◆ Exercise data:
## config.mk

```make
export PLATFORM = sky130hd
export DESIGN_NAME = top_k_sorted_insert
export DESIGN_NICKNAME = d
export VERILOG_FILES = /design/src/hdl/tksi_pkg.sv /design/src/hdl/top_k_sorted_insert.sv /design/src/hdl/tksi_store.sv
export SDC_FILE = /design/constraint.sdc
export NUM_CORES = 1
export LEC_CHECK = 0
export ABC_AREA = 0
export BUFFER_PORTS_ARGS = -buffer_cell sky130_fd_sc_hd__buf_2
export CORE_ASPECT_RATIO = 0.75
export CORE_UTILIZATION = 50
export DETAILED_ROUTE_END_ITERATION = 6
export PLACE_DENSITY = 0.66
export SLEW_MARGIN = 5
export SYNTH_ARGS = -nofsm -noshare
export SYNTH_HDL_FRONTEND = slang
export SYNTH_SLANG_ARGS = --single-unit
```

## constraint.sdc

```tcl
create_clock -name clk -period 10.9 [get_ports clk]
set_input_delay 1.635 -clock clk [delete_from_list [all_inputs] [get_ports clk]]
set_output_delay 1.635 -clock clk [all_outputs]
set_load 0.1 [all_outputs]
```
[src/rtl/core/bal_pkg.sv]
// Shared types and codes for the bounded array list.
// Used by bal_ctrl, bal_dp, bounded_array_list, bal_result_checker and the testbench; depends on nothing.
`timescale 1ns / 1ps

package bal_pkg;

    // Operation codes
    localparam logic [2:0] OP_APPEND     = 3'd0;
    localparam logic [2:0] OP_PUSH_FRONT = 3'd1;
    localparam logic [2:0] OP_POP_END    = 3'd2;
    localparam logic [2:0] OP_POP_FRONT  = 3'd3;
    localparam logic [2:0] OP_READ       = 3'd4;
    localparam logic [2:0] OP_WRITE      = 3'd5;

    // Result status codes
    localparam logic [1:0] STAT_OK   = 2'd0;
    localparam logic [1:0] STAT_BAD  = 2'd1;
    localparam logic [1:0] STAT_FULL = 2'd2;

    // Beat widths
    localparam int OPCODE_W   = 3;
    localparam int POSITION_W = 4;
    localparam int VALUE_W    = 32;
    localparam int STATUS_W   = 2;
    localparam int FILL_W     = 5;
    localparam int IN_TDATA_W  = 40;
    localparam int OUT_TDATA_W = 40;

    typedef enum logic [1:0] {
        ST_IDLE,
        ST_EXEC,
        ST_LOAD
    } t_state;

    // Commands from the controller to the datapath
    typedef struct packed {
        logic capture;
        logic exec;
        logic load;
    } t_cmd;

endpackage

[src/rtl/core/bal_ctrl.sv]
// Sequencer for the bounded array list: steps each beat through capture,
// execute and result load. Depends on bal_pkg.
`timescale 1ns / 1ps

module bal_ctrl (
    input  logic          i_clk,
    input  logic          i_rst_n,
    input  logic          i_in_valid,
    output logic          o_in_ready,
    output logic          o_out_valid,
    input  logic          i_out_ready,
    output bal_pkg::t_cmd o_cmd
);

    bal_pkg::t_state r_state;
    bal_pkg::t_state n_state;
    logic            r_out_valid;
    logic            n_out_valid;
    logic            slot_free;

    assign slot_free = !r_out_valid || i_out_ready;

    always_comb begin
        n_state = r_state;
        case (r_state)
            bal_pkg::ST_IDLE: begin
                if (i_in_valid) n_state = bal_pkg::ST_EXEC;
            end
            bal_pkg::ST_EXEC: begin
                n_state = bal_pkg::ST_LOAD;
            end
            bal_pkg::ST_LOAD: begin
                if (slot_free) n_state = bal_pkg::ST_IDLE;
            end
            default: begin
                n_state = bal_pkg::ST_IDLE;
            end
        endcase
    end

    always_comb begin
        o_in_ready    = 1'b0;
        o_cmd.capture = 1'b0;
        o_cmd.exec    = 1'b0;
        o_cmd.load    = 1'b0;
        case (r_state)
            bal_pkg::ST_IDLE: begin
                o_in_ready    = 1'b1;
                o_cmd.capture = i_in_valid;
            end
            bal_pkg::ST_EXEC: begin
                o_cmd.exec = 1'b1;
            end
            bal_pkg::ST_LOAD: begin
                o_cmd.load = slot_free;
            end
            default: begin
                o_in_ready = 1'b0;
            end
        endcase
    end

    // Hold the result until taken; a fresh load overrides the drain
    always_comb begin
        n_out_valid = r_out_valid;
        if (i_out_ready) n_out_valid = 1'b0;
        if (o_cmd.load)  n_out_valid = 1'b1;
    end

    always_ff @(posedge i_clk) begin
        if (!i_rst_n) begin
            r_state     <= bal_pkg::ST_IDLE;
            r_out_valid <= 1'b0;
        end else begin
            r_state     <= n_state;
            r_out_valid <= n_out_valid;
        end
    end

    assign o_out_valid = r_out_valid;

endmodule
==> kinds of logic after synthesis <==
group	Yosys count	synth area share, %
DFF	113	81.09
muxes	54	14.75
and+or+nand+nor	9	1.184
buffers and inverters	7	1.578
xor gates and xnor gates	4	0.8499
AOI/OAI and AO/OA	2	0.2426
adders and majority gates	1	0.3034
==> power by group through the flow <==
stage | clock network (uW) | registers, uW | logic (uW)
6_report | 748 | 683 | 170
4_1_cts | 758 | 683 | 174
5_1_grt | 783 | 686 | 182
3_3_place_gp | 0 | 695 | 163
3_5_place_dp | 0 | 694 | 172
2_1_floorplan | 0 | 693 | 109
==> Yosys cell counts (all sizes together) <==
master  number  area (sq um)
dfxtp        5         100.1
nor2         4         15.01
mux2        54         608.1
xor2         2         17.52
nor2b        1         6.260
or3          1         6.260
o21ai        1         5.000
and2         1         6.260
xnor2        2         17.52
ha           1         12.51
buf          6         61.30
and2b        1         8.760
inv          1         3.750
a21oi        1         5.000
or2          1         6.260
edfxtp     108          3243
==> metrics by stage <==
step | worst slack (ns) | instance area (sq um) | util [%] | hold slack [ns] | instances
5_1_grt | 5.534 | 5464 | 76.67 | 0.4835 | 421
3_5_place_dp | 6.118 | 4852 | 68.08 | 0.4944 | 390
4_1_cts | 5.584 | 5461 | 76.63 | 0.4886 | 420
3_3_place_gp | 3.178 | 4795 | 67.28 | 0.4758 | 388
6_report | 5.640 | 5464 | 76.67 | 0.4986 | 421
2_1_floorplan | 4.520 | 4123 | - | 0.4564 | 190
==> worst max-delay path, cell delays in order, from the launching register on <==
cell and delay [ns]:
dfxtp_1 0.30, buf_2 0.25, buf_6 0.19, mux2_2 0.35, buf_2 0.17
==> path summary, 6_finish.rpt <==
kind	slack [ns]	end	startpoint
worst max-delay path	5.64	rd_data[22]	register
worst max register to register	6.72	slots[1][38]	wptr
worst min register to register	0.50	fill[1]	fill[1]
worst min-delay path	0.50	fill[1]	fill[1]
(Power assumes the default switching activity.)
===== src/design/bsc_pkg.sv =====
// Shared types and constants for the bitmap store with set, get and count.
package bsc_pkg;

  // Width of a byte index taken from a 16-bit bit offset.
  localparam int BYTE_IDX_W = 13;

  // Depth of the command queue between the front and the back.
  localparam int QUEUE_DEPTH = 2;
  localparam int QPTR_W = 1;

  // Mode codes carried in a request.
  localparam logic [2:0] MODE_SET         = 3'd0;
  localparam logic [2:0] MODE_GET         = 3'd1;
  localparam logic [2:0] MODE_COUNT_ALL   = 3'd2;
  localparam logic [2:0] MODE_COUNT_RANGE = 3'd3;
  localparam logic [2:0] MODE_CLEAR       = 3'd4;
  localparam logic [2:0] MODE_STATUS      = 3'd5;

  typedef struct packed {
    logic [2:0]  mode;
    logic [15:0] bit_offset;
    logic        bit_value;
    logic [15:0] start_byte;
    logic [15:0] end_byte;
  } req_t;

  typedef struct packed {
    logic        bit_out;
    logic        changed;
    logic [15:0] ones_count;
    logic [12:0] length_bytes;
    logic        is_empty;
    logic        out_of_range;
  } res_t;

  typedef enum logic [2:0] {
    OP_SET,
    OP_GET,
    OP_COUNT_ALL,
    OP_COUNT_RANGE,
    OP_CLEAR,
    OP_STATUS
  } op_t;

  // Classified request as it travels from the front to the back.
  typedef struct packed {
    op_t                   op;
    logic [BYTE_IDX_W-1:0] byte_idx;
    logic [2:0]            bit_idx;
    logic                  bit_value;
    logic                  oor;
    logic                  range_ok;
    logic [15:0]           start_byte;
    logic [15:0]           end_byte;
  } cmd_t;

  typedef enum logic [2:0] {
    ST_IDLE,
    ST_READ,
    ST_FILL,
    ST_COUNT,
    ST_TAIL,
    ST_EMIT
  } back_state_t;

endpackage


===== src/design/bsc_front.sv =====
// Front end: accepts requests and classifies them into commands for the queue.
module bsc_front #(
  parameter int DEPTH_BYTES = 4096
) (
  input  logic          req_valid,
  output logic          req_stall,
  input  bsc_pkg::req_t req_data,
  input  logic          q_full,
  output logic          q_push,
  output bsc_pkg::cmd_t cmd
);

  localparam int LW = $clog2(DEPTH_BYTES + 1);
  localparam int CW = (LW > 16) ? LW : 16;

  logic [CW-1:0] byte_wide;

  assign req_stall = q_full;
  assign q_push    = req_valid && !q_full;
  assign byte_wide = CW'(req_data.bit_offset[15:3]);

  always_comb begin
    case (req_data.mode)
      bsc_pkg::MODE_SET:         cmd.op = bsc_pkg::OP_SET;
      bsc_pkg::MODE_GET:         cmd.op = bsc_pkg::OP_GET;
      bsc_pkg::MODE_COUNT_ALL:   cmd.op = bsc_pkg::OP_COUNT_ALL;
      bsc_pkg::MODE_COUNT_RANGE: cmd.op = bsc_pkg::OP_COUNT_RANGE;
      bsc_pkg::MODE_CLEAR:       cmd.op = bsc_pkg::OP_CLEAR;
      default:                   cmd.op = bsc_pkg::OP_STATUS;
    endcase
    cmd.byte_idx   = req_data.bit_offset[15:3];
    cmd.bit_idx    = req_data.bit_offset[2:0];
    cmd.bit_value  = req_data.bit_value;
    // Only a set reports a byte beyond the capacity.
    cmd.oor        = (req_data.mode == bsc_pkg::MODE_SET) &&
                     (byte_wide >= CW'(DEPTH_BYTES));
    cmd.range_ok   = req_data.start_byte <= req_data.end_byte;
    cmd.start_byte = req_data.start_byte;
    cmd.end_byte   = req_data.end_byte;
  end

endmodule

◆ Exercise requirements:
Give the number of lines in the records that contain the string "worst", with no other output.

◆ Response to the exercise:
6